#### DATASET RECORDS:
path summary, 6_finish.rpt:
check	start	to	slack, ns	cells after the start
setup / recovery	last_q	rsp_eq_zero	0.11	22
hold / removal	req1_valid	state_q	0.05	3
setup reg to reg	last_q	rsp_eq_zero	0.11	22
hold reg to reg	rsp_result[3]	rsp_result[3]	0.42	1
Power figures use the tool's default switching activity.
**src/rtl/measure_scheduler.sv**
```systemverilog
// Multi-shot measurement sequencer: argmax per shot, per-outcome histogram, run-level mode.
// Define MEASURE_SCHED_SAT_EN to make histogram bins saturate instead of wrapping.
module measure_scheduler #(
   parameter int unsigned SHOTS_W = 8,
   parameter int unsigned CNT_W   = 8
) (
   input  logic                 clk,
   input  logic                 rst_n,
   input  logic                 start,
   input  logic                 abort,
   input  logic [SHOTS_W-1:0]   num_shots,
   input  logic                 in_valid,
   output logic                 in_ready,
   input  logic [31:0]          state_real_flat,
   output logic                 res_valid,
   output logic [1:0]           res_result,
   output logic [4*CNT_W-1:0]   hist_flat,
   output logic [1:0]           mode_result,
   output logic                 busy,
   output logic                 done
);

   localparam logic [1:0] IDLE = 2'd0;
   localparam logic [1:0] RUN  = 2'd1;
   localparam logic [1:0] FIN  = 2'd2;

   logic [1:0]         state_q, state_d;
   logic [SHOTS_W-1:0] remaining_q, remaining_d;
   logic [CNT_W-1:0]   bins_q [4];
   logic [CNT_W-1:0]   bins_d [4];
   logic [1:0]         mode_q, mode_d;
   logic               done_q, done_d;
   logic               busy_q;
   logic               res_valid_q, res_valid_d;
   logic [1:0]         res_result_q, res_result_d;

   logic [7:0]         shot_max;
   logic [1:0]         shot_idx;
   logic [CNT_W-1:0]   mode_max;
   logic [1:0]         mode_idx;
   logic [CNT_W-1:0]   bin_inc;

   // Positive-only argmax: negative amplitudes never win, ties keep the lowest index.
   always_comb begin
      shot_max = '0;
      shot_idx = '0;
      for (int i = 0; i < 4; i++) begin
         if (!state_real_flat[8*i+7] && (state_real_flat[8*i +: 8] > shot_max)) begin
            shot_max = state_real_flat[8*i +: 8];
            shot_idx = 2'(i);
         end
      end
   end

   always_comb begin
      mode_max = '0;
      mode_idx = '0;
      for (int i = 0; i < 4; i++) begin
         if (bins_q[i] > mode_max) begin
            mode_max = bins_q[i];
            mode_idx = 2'(i);
         end
      end
   end

`ifdef MEASURE_SCHED_SAT_EN
   assign bin_inc = (bins_q[shot_idx] == '1) ? bins_q[shot_idx] : bins_q[shot_idx] + CNT_W'(1);
`else
   assign bin_inc = bins_q[shot_idx] + CNT_W'(1);
`endif

   always_comb begin
      state_d      = state_q;
      remaining_d  = remaining_q;
      bins_d       = bins_q;
      mode_d       = mode_q;
      done_d       = 1'b0;
      res_valid_d  = 1'b0;
      res_result_d = res_result_q;
      case (state_q)
         IDLE: begin
            if (start) begin
               bins_d = '{default: '0};
               if (num_shots != '0) begin
                  remaining_d = num_shots;
                  state_d     = RUN;
               end else begin
                  state_d = FIN;
               end
            end
         end
         RUN: begin
            // Abort wins over a simultaneous handshake.
            if (abort) begin
               state_d = IDLE;
            end else if (in_valid) begin
               bins_d[shot_idx] = bin_inc;
               res_valid_d      = 1'b1;
               res_result_d     = shot_idx;
               remaining_d      = remaining_q - SHOTS_W'(1);
               if (remaining_q == SHOTS_W'(1)) begin
                  state_d = FIN;
               end
            end
         end
         FIN: begin
            mode_d  = mode_idx;
            done_d  = 1'b1;
            state_d = IDLE;
         end
         default: state_d = IDLE;
      endcase
   end

   always_ff @(posedge clk or negedge rst_n) begin
      if (!rst_n) begin
         state_q      <= IDLE;
         remaining_q  <= '0;
         bins_q       <= '{default: '0};
         mode_q       <= '0;
         done_q       <= 1'b0;
         busy_q       <= 1'b0;
         res_valid_q  <= 1'b0;
         res_result_q <= '0;
      end else begin
         state_q      <= state_d;
         remaining_q  <= remaining_d;
         bins_q       <= bins_d;
         mode_q       <= mode_d;
         done_q       <= done_d;
         busy_q       <= (state_d != IDLE);
         res_valid_q  <= res_valid_d;
         res_result_q <= res_result_d;
      end
   end

   for (genvar g = 0; g < 4; g++) begin : g_hist
      assign hist_flat[CNT_W*g +: CNT_W] = bins_q[g];
   end

   assign in_ready    = (state_q == RUN);
   assign res_valid   = res_valid_q;
   assign res_result  = res_result_q;
   assign mode_result = mode_q;
   assign busy        = busy_q;
   assign done        = done_q;

endmodule
```
<file path="config.mk">
export PLATFORM = sky130hd
export DESIGN_NAME = sync_updown_counter_flat
export DESIGN_NICKNAME = d
export VERILOG_FILES = /design/src/rtl/sync_updown_counter_pkg.sv /design/src/rtl/sync_updown_counter_if.sv /design/src/rtl/sync_updown_counter_next.sv /design/src/rtl/sync_updown_counter.sv /design/src/flat_wrapper.sv
export SDC_FILE = /design/constraint.sdc
export NUM_CORES = 1
export LEC_CHECK = 0
export CELL_PAD_IN_SITES_DETAIL_PLACEMENT = 2
export CELL_PAD_IN_SITES_GLOBAL_PLACEMENT = 2
export CORE_MARGIN = 5
export CORE_UTILIZATION = 18
export DETAILED_ROUTE_END_ITERATION = 8
export PLACE_DENSITY = 0.71
export SLEW_MARGIN = 20
export SYNTH_ARGS = -nofsm -noshare
export SYNTH_HDL_FRONTEND = slang
export SYNTH_SLANG_ARGS = --single-unit
export TNS_END_PERCENT = 10
</file>
<file path="constraint.sdc">
create_clock -name clk -period 1.4 [get_ports clk]
set_clock_uncertainty 0.05 [all_clocks]
set_input_delay 0.42 -clock clk [delete_from_list [all_inputs] [get_ports clk]]
set_output_delay 0.42 -clock clk [all_outputs]
set_load 0.05 [all_outputs]
</file>
[config.mk]
export PLATFORM = sky130hd
export DESIGN_NAME = pe_systolic_os_drain
export DESIGN_NICKNAME = d
export VERILOG_FILES = /design/src/rtl/pe_systolic_os_drain.sv
export SDC_FILE = /design/constraint.sdc
export NUM_CORES = 1
export LEC_CHECK = 0
export CAP_MARGIN = 20
export CORE_MARGIN = 2
export CORE_UTILIZATION = 57
export DETAILED_ROUTE_END_ITERATION = 7
export PLACE_DENSITY = 0.94
export SETUP_SLACK_MARGIN = 0.15
export SLEW_MARGIN = 20
export SYNTH_ARGS = -nofsm -noshare
export SYNTH_HDL_FRONTEND = slang
export SYNTH_SLANG_ARGS = --single-unit
[constraint.sdc]
create_clock -name clk -period 10.02 [get_ports clk]
set_input_delay 1.002 -clock clk [delete_from_list [all_inputs] [get_ports clk]]
set_output_delay 1.002 -clock clk [all_outputs]
set_load 0.01 [all_outputs]
[src/rtl/pe_systolic_os_drain.sv]
// pe_systolic_os_drain: output-stationary systolic PE with pipelined multiplier, saturating accumulation and drain chain
module pe_systolic_os_drain #(
   parameter int DATA_W   = 8,
   parameter int ACC_W    = 32,
   parameter int MUL_PIPE = 1,
   parameter int SATURATE = 1
) (
   input  logic              clk,
   input  logic              rst,
   input  logic              clear,
   input  logic              valid_in,
   input  logic              last_in,
   input  logic              signed_mode,
   input  logic [DATA_W-1:0] a_in,
   input  logic [DATA_W-1:0] b_in,
   output logic [DATA_W-1:0] a_out,
   output logic [DATA_W-1:0] b_out,
   output logic              valid_out,
   output logic              last_out,
   output logic              signed_out,
   output logic [ACC_W-1:0]  acc_out,
   output logic              done,
   output logic              ovf,
   input  logic              drain_load,
   input  logic              drain_shift,
   input  logic [ACC_W-1:0]  drain_in,
   input  logic              drain_vin,
   output logic [ACC_W-1:0]  drain_out,
   output logic              drain_vout
);
   localparam int PW = 2*DATA_W+1;
   localparam logic [1:0] IDLE = 2'd0, RUN = 2'd1, DONE = 2'd2;

   if (ACC_W < 2*DATA_W+1 || MUL_PIPE < 0 || MUL_PIPE > 2) begin : g_bad
      $error("pe_systolic_os_drain: illegal parameter combination");
   end

   logic [1:0]          state;
   logic [2*DATA_W-1:0] sprod, uprod;
   logic [PW-1:0]       prod, p_prod;
   logic                p_valid, p_last, p_signed;
   logic [ACC_W:0]      base, p_ext, sum;
   logic                ov;
   logic [ACC_W-1:0]    nxt;

   always_comb begin
      sprod = $signed({{DATA_W{a_in[DATA_W-1]}}, a_in}) * $signed({{DATA_W{b_in[DATA_W-1]}}, b_in});
      uprod = {{DATA_W{1'b0}}, a_in} * {{DATA_W{1'b0}}, b_in};
      prod  = signed_mode ? {sprod[2*DATA_W-1], sprod} : {1'b0, uprod};
   end

   if (MUL_PIPE == 0) begin : g_comb
      assign p_prod   = prod;
      assign p_valid  = valid_in;
      assign p_last   = last_in;
      assign p_signed = signed_mode;
   end else begin : g_pipe
      logic [PW-1:0]       sp [MUL_PIPE];
      logic [MUL_PIPE-1:0] sv, sl, ss;
      always_ff @(posedge clk) begin
         sp[0] <= prod;
         for (int i = 1; i < MUL_PIPE; i++) sp[i] <= sp[i-1];
         sl <= MUL_PIPE'({sl, last_in});
         ss <= MUL_PIPE'({ss, signed_mode});
         sv <= rst || clear ? '0 : MUL_PIPE'({sv, valid_in});
      end
      assign p_prod   = sp[MUL_PIPE-1];
      assign p_valid  = sv[MUL_PIPE-1];
      assign p_last   = sl[MUL_PIPE-1];
      assign p_signed = ss[MUL_PIPE-1];
   end

   // one extra bit of headroom makes overflow a simple look at the top two sum bits
   always_comb begin
      p_ext = {{(ACC_W-2*DATA_W){p_prod[PW-1]}}, p_prod};
      base  = state == RUN ? {p_signed & acc_out[ACC_W-1], acc_out} : '0;
      sum   = base + p_ext;
      ov    = p_signed ? sum[ACC_W] ^ sum[ACC_W-1] : sum[ACC_W];
      nxt   = !ov || SATURATE == 0 ? sum[ACC_W-1:0] :
              !p_signed ? '1 :
              sum[ACC_W] ? {1'b1, {(ACC_W-1){1'b0}}} : {1'b0, {(ACC_W-1){1'b1}}};
   end

   always_ff @(posedge clk) begin
      a_out      <= rst ? '0 : a_in;
      b_out      <= rst ? '0 : b_in;
      valid_out  <= rst ? 1'b0 : valid_in;
      last_out   <= rst ? 1'b0 : last_in;
      signed_out <= rst ? 1'b0 : signed_mode;
   end

   always_ff @(posedge clk) begin
      if (rst || clear) begin
         state   <= IDLE;
         acc_out <= '0;
         ovf     <= 1'b0;
      end else if (p_valid) begin
         state   <= p_last ? DONE : RUN;
         acc_out <= nxt;
         ovf     <= ov | (state == RUN && ovf);
      end
   end

   always_ff @(posedge clk) begin
      drain_out  <= rst ? '0 : drain_load ? acc_out : drain_shift ? drain_in : drain_out;
      drain_vout <= rst ? 1'b0 : drain_load ? done : drain_shift ? drain_vin : drain_vout;
   end

   assign done = state == DONE;
endmodule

#### WHAT NEEDS TO BE DONE:
Determine the number of lines in the data above that include the word "start", then answer with that number alone.

#### SOLUTION TO THIS TASK:
3